Why Battlefield 3 Has Such A Low Amazon Rating

Battlefield 3 is one of the break out video games of 2011, yet has an amazingly low review on Amazon with an average rating of two stars out of five at the time of writing. This remains the case despite the fact that reviewers have given the game relatively positive reviews. Herein the reasons for this surprising response will be discussed.

The primary reason Battlefield 3 has been given such a low rank on Amazon is a surprising boycott of the game by the Germans, caused by perceived privacy violations on account of the Origin software that is required to run the game. The argument they are running is that Origin spies on a person’s personal files, with evidence even suggesting that it reads information in tax and other financial-related files. The EULA of the game essentially forces the player to either agree to allow Electronic Arts (EA) access to the files or not to install the already purchased game. This backlash has spread to other countries, representing perhaps the worst mistake a video game design organization has made since Daikatana.

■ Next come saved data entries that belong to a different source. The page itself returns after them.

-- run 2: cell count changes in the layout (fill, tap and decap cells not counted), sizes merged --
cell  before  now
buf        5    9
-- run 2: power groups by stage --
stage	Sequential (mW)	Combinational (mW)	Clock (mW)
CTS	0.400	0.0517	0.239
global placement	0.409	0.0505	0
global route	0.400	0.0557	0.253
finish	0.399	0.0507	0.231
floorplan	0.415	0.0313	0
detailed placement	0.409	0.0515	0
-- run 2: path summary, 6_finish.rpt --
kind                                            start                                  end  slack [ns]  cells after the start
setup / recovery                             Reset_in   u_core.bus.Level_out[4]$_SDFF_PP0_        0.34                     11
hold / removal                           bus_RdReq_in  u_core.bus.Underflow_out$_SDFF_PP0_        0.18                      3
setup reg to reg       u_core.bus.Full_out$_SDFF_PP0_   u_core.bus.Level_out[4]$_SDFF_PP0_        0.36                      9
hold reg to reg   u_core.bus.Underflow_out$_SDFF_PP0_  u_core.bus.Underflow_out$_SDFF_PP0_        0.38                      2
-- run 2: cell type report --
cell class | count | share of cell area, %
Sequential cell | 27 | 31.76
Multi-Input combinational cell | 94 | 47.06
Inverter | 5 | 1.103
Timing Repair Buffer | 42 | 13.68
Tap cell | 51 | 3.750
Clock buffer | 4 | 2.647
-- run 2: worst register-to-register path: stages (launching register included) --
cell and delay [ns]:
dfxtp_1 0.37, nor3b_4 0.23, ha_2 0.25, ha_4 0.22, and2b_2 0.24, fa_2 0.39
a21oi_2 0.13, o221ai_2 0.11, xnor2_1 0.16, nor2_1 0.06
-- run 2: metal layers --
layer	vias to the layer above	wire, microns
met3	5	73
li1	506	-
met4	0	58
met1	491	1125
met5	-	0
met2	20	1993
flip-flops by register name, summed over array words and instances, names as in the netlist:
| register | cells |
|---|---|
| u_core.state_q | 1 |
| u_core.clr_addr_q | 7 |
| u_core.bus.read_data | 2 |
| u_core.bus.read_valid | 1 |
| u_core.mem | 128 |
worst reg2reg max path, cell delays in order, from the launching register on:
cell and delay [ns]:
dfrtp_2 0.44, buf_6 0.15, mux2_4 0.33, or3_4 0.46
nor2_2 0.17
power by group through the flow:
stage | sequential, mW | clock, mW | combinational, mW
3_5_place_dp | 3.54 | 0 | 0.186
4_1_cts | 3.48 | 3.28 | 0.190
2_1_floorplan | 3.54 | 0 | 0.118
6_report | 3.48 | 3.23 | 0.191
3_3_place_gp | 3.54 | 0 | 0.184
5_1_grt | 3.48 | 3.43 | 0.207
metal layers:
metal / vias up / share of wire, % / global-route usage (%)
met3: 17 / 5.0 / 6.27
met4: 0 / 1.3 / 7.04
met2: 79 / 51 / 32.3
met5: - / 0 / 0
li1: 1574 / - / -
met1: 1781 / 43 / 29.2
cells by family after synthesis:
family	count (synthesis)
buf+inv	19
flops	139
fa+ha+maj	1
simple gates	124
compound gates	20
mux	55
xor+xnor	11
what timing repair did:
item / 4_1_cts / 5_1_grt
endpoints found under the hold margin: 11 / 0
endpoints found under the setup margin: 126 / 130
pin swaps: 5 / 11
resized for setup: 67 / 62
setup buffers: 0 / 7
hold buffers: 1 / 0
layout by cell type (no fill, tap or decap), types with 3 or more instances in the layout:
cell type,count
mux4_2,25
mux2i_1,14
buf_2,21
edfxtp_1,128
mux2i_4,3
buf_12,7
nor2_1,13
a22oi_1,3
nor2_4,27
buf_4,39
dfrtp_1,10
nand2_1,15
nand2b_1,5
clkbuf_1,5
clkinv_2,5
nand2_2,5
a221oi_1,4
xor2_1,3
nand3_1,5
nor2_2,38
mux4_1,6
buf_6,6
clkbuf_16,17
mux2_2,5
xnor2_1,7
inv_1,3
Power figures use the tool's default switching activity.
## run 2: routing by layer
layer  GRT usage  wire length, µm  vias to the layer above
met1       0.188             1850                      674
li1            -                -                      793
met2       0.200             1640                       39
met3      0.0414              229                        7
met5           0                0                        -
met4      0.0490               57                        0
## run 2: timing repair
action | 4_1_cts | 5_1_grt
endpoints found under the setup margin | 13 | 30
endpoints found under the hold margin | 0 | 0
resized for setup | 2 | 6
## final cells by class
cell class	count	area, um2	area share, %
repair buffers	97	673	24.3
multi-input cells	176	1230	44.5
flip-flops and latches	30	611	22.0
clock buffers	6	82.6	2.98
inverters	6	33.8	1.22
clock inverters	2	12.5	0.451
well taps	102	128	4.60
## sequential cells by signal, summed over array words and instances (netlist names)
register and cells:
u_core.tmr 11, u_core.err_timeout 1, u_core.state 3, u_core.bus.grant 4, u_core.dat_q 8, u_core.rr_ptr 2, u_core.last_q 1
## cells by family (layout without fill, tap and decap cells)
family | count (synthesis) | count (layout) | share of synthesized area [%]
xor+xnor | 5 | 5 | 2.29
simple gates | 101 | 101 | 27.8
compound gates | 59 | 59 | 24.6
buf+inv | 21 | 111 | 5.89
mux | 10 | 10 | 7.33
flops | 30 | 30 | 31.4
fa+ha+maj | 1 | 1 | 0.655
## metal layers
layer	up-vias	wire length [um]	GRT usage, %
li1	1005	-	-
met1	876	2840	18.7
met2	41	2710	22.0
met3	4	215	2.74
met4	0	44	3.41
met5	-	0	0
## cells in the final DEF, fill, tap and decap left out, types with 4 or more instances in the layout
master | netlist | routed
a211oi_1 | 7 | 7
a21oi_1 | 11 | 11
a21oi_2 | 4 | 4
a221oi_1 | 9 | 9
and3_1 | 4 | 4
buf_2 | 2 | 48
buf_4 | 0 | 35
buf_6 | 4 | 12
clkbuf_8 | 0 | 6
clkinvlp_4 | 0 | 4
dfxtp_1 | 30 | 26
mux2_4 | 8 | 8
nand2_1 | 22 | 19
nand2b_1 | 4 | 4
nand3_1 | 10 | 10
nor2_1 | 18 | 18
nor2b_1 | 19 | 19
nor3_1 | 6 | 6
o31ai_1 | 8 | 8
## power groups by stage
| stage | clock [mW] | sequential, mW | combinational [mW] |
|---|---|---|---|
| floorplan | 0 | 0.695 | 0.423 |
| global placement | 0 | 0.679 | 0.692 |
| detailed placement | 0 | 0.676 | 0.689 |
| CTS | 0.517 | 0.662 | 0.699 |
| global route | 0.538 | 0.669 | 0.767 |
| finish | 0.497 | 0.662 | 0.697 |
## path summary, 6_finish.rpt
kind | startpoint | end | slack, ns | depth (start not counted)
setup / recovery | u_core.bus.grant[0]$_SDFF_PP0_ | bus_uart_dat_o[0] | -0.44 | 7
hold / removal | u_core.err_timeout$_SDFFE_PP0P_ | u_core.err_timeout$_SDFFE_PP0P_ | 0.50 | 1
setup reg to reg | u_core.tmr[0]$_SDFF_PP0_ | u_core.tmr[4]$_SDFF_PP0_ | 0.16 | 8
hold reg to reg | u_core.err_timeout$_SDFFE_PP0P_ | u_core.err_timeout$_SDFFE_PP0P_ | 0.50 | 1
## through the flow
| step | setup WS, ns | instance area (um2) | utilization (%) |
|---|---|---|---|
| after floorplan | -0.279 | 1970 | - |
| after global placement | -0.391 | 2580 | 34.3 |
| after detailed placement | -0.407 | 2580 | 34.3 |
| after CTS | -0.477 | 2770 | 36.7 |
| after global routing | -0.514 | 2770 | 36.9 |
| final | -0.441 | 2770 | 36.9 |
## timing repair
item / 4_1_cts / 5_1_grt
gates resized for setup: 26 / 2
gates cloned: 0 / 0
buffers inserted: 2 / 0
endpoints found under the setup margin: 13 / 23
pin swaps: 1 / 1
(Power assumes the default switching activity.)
--- config.mk ---
export PLATFORM = sky130hd
export DESIGN_NAME = intersection_scheduler_flat
export DESIGN_NICKNAME = d
export VERILOG_FILES = /design/src/rtl/intersection_pkg.sv /design/src/rtl/intersection_scheduler_if.sv /design/src/rtl/intersection_scheduler_phase_timer.sv /design/src/rtl/intersection_scheduler.sv /design/src/flat_wrapper.sv
export SDC_FILE = /design/constraint.sdc
export NUM_CORES = 1
export LEC_CHECK = 0
export CORE_AREA = 2 2 49 51
export CTS_CLUSTER_SIZE = 24
export DETAILED_ROUTE_END_ITERATION = 10
export DIE_AREA = 0 0 51 53
export PLACE_DENSITY = 0.65
export RECOVER_POWER = 100
export SLEW_MARGIN = 20
export SYNTH_ARGS = -nofsm -noshare
export SYNTH_HDL_FRONTEND = slang
export SYNTH_SLANG_ARGS = --single-unit
export TNS_END_PERCENT = 10
--- constraint.sdc ---
create_clock -name clk -period 2.4 [get_ports clk]
set_input_delay 0.48 -clock clk [delete_from_list [all_inputs] [get_ports clk]]
set_output_delay 0.48 -clock clk [all_outputs]
set_load 0.1 [all_outputs]
--- src/rtl/intersection_pkg.sv ---
// -----------------------------------------------------------------------------
// intersection_pkg
// Shared definitions for the intersection scheduler:
//   phase_e     - 3-bit phase/state encoding (also driven out on the debug port)
//   phase_load  - maps a phase to the counter value loaded on entry (TIME-1)
// -----------------------------------------------------------------------------
package intersection_pkg;

    typedef enum logic [2:0] {
        NS_G = 3'd0,
        NS_Y = 3'd1,
        AR1  = 3'd2,
        EW_G = 3'd3,
        EW_Y = 3'd4,
        AR2  = 3'd5,
        WALK = 3'd6,
        AR3  = 3'd7
    } phase_e;

    // Each timed phase lasts exactly TIME cycles, so the counter starts at TIME-1.
    function automatic int unsigned phase_load(
        input phase_e      s,
        input int unsigned green_t,
        input int unsigned yellow_t,
        input int unsigned allred_t,
        input int unsigned walk_t
    );
        int unsigned v;
        v = allred_t - 1;
        case (s)
            NS_G, EW_G:     v = green_t - 1;
            NS_Y, EW_Y:     v = yellow_t - 1;
            WALK:           v = walk_t - 1;
            AR1, AR2, AR3:  v = allred_t - 1;
            default:        v = allred_t - 1;
        endcase
        return v;
    endfunction

endpackage
File: src/rtl/lsu_pkg.sv
// lsu_pkg: shared definitions for the load/store control stage.
//   - funct3 encodings for load/store access size and signedness
//   - lsu_state_t: control FSM states
//   - lsu_req_t: captured request (direction, funct3, byte address, store data)
package lsu_pkg;

  localparam logic [2:0] F3_B  = 3'b000;
  localparam logic [2:0] F3_H  = 3'b001;
  localparam logic [2:0] F3_W  = 3'b010;
  localparam logic [2:0] F3_BU = 3'b100;
  localparam logic [2:0] F3_HU = 3'b101;

  typedef enum logic [1:0] {
    IDLE    = 2'd0,
    ISSUE   = 2'd1,
    RD_WAIT = 2'd2,
    RESP    = 2'd3
  } lsu_state_t;

  typedef struct packed {
    logic        we;
    logic [2:0]  funct3;
    logic [31:0] addr;
    logic [31:0] wdata;
  } lsu_req_t;

endpackage

File: src/rtl/lsu_align.sv
// lsu_align: combinational byte-lane helpers for the load/store stage.
// Ports:
//   i_funct3  access size/sign (instr[14:12])
//   i_offset  byte offset within the word (addr[1:0])
//   i_wdata   raw store data (rs2)
//   i_rdata   raw word read from memory
//   o_be      per-byte write enables
//   o_wdata   store data replicated across the byte lanes
//   o_rdata   load data shifted down and sign/zero-extended
module lsu_align
  import lsu_pkg::*;
#(
  parameter int DATA_W = 32
) (
  input  logic [2:0]        i_funct3,
  input  logic [1:0]        i_offset,
  input  logic [DATA_W-1:0] i_wdata,
  input  logic [DATA_W-1:0] i_rdata,
  output logic [3:0]        o_be,
  output logic [DATA_W-1:0] o_wdata,
  output logic [DATA_W-1:0] o_rdata
);

  // funct3[1:0] carries the access size; funct3[2] only selects zero-extension.
  function automatic logic [3:0] f_be(input logic [2:0] f3, input logic [1:0] off);
    case (f3[1:0])
      2'b00:   f_be = 4'b0001 << off;
      2'b01:   f_be = 4'b0011 << off;
      default: f_be = 4'b1111;
    endcase
  endfunction

  // Replicating into every lane lets the memory pick the byte with o_be alone.
  function automatic logic [DATA_W-1:0] f_wdata(input logic [2:0] f3,
                                                input logic [DATA_W-1:0] wd);
    case (f3[1:0])
      2'b00:   f_wdata = {4{wd[7:0]}};
      2'b01:   f_wdata = {2{wd[15:0]}};
      default: f_wdata = wd;
    endcase
  endfunction

  function automatic logic [DATA_W-1:0] f_extract(input logic [2:0] f3,
                                                  input logic [1:0] off,
                                                  input logic [DATA_W-1:0] rd);
    logic signed [DATA_W-1:0] s;
    s = rd >> {off, 3'b000};
    case (f3)
      F3_B:    f_extract = {{(DATA_W-8){s[7]}}, s[7:0]};
      F3_BU:   f_extract = {{(DATA_W-8){1'b0}}, s[7:0]};
      F3_H:    f_extract = {{(DATA_W-16){s[15]}}, s[15:0]};
      F3_HU:   f_extract = {{(DATA_W-16){1'b0}}, s[15:0]};
      default: f_extract = rd;
    endcase
  endfunction

  assign o_be    = f_be(i_funct3, i_offset);
  assign o_wdata = f_wdata(i_funct3, i_wdata);
  assign o_rdata = f_extract(i_funct3, i_offset, i_rdata);

endmodule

The secondary reason Battlefield 3 has such a low rank on Amazon is that the Origin software is simply bad to use. Beyond privacy concerns the software adds another layer of unnecessary complexity that made it more difficult to use and more likely to crash. The decision to launch the game from a browser was a poor one.

The last and final reason for the low rating is obvious: some people did not care for it. Overall, the game is pretty fun but it is not the game it was advertised as being. The primary reason for this is simply that it is hard to make a good multiplayer and single player game that also has good graphics, voice acting and a plot. Unless you are Valve or Blizzard, such as task seems almost impossible to accomplish and the developers likely stretched themself a little too thin.

Conclusion:

While there are many reasons, the main is to do with the awful Origin software which simply does not function particularly well alongside introducing serious privacy concerns.